#### Exercise:
For the word "mend", count the lines of the listing that contain it and give only the count.

#### Exercise data:
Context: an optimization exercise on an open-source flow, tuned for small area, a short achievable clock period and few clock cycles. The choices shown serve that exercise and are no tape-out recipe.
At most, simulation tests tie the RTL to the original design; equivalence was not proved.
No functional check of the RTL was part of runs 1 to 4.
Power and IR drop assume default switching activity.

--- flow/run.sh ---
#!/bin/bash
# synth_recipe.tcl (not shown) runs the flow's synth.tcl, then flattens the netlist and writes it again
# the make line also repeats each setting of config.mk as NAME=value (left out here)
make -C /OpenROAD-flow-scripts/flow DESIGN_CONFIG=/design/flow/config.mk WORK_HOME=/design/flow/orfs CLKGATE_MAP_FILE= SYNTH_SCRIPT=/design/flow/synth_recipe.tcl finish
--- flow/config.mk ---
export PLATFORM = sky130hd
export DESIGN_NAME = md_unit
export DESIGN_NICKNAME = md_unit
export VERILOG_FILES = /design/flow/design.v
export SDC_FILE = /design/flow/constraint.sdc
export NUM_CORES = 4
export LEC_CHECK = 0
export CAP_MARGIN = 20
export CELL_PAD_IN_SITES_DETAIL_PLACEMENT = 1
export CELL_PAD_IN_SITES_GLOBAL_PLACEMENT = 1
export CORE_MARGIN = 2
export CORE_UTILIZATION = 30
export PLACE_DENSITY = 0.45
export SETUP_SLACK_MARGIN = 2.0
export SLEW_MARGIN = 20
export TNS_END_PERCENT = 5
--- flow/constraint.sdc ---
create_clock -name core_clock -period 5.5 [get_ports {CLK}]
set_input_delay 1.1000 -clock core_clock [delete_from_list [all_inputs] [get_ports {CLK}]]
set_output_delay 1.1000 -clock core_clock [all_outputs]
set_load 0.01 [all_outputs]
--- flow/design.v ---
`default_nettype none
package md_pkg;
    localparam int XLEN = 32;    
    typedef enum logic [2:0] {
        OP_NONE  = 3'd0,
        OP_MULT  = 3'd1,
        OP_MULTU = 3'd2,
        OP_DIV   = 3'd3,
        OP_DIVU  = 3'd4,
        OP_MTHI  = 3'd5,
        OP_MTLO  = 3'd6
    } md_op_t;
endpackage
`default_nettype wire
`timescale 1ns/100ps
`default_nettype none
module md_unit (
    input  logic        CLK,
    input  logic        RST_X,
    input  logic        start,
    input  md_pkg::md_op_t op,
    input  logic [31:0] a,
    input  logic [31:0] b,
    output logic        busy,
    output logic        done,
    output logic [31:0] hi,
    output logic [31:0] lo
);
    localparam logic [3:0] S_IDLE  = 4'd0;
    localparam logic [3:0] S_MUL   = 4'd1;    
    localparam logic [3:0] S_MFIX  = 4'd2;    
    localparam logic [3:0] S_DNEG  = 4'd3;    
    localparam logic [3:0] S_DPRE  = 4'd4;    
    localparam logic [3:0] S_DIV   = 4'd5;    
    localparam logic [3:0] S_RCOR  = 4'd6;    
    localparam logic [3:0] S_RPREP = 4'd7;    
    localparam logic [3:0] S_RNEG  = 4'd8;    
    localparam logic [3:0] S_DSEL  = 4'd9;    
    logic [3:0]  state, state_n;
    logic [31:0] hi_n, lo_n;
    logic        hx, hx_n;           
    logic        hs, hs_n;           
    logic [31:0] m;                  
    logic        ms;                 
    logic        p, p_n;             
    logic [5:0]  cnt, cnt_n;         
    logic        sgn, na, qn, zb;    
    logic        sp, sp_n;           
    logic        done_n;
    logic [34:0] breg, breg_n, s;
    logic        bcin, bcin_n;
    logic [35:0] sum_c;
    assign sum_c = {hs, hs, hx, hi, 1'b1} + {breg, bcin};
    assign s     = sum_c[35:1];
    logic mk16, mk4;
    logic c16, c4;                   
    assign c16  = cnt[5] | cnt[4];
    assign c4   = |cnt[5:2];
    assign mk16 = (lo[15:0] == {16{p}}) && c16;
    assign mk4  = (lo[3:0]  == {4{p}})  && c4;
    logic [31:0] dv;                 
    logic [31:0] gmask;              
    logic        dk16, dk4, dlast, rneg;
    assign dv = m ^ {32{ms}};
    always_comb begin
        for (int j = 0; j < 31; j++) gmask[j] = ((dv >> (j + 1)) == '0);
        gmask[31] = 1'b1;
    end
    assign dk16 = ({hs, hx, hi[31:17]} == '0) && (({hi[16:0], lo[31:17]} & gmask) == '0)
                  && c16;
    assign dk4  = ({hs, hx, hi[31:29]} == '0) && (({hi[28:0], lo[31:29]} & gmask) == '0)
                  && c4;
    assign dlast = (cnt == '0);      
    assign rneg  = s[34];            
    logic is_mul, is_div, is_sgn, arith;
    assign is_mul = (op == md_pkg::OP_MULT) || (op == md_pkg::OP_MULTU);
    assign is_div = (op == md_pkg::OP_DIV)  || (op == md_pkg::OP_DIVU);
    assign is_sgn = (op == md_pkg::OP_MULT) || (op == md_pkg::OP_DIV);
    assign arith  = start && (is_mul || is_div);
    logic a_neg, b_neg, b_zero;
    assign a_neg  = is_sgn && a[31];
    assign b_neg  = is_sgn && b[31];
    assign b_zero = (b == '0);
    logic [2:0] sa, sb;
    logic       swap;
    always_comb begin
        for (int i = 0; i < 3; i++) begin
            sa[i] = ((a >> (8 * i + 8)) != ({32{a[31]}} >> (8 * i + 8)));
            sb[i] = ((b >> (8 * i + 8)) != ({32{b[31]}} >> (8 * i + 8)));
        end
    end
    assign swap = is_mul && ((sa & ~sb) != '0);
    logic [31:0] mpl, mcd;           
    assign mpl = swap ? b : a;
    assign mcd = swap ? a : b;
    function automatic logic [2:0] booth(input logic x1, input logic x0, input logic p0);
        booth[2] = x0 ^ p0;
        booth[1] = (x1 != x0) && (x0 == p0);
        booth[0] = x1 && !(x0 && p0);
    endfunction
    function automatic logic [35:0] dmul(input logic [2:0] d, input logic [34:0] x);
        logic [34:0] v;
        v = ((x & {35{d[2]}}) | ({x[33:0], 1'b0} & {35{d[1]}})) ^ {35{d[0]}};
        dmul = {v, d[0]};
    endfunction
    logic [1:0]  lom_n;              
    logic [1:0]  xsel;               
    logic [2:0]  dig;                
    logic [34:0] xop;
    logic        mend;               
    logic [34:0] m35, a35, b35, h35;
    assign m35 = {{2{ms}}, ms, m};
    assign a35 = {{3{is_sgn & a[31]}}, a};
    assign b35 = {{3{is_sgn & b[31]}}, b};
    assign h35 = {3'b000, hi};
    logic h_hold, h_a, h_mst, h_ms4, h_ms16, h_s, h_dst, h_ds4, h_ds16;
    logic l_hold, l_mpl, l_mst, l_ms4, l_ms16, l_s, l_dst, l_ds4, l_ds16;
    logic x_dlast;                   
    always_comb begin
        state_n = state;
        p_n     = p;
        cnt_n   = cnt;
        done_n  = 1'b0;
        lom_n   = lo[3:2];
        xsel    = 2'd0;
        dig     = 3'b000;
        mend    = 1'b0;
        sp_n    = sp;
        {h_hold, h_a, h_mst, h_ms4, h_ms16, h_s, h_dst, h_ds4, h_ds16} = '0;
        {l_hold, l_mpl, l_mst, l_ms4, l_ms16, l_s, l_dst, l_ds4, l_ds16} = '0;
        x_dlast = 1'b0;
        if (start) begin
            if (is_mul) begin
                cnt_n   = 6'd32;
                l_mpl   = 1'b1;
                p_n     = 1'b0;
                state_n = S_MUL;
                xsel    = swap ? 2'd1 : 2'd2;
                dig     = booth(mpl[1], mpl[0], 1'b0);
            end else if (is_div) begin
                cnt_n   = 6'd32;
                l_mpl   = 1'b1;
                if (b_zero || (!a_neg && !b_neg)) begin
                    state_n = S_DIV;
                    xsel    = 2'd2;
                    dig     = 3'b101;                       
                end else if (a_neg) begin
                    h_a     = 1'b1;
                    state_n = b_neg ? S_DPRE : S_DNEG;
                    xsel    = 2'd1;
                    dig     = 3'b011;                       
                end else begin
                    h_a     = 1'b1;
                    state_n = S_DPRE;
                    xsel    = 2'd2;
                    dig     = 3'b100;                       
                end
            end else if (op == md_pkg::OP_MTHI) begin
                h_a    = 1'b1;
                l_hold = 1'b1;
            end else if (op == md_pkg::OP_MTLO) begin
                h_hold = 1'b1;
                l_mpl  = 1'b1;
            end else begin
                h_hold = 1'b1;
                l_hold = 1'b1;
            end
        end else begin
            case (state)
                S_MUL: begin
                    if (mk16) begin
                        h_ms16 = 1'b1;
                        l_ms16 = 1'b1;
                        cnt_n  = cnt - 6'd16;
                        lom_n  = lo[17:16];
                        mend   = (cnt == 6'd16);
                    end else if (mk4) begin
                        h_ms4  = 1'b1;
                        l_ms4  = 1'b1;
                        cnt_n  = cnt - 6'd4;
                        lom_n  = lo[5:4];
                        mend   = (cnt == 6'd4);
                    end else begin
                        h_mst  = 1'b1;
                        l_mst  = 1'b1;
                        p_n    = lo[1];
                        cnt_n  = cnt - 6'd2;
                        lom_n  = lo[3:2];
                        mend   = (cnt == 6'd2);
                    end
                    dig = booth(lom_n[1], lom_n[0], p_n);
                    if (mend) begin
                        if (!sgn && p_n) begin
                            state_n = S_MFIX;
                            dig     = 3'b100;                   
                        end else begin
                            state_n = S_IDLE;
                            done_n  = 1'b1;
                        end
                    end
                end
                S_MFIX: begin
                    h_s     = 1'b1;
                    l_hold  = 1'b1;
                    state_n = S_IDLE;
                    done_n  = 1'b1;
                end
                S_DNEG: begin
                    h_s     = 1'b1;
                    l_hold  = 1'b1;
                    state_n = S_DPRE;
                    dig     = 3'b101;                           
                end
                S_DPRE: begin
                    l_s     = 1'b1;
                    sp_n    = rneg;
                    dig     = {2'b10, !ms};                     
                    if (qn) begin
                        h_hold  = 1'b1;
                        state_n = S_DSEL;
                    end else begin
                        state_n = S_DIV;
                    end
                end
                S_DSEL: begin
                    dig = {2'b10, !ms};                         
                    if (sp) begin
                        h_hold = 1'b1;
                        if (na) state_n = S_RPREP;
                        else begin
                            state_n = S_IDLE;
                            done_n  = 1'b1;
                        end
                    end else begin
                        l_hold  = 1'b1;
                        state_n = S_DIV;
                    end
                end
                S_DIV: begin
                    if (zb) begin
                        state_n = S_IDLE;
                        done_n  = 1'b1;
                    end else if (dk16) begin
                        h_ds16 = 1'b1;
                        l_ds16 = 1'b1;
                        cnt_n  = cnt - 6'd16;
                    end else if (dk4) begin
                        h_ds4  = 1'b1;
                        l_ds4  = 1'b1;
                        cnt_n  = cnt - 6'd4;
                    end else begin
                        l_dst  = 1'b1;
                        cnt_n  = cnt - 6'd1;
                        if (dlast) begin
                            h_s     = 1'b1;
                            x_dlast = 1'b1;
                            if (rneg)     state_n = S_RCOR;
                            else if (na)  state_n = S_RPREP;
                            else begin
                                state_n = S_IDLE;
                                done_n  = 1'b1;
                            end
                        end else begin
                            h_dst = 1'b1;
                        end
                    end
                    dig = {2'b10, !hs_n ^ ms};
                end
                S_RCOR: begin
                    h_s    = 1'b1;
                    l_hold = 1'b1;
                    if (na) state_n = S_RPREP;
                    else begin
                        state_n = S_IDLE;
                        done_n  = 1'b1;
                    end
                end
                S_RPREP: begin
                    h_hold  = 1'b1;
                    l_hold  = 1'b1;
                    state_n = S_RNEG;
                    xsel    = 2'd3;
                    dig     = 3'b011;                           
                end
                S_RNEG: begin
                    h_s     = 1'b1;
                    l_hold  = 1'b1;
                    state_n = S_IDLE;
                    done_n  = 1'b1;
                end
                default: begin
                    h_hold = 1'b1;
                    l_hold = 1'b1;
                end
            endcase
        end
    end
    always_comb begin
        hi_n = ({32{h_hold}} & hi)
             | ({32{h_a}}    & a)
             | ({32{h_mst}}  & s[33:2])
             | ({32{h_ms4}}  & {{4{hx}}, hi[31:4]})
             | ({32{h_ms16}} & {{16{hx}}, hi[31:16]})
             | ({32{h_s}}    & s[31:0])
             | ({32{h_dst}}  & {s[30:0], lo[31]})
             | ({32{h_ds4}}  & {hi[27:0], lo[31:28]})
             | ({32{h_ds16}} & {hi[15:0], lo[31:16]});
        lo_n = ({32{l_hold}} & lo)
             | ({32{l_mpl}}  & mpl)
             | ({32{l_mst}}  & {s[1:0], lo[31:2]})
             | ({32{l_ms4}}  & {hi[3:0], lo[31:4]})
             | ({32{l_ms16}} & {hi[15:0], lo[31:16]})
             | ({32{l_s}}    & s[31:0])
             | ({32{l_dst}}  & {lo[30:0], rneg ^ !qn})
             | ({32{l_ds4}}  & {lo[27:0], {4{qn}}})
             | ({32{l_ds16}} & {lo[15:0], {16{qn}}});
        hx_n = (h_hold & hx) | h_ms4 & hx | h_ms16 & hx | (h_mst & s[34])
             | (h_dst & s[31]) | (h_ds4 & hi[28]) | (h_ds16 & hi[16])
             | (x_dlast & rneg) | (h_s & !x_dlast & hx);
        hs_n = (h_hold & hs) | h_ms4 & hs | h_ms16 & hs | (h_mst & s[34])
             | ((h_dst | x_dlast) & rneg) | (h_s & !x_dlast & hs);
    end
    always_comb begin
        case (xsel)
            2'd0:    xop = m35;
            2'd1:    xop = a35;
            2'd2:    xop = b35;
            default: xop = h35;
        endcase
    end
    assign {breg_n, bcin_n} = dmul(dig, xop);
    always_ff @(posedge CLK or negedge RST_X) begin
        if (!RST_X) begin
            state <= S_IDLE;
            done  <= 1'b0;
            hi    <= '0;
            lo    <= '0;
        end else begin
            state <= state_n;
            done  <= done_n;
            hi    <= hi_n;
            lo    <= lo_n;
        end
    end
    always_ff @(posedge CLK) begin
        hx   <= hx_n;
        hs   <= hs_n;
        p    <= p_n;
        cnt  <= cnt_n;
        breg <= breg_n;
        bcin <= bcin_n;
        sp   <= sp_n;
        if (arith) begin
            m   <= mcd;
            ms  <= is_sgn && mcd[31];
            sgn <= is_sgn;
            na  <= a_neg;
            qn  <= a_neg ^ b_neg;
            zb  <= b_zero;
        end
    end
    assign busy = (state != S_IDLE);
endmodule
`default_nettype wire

#### Completed exercise:
6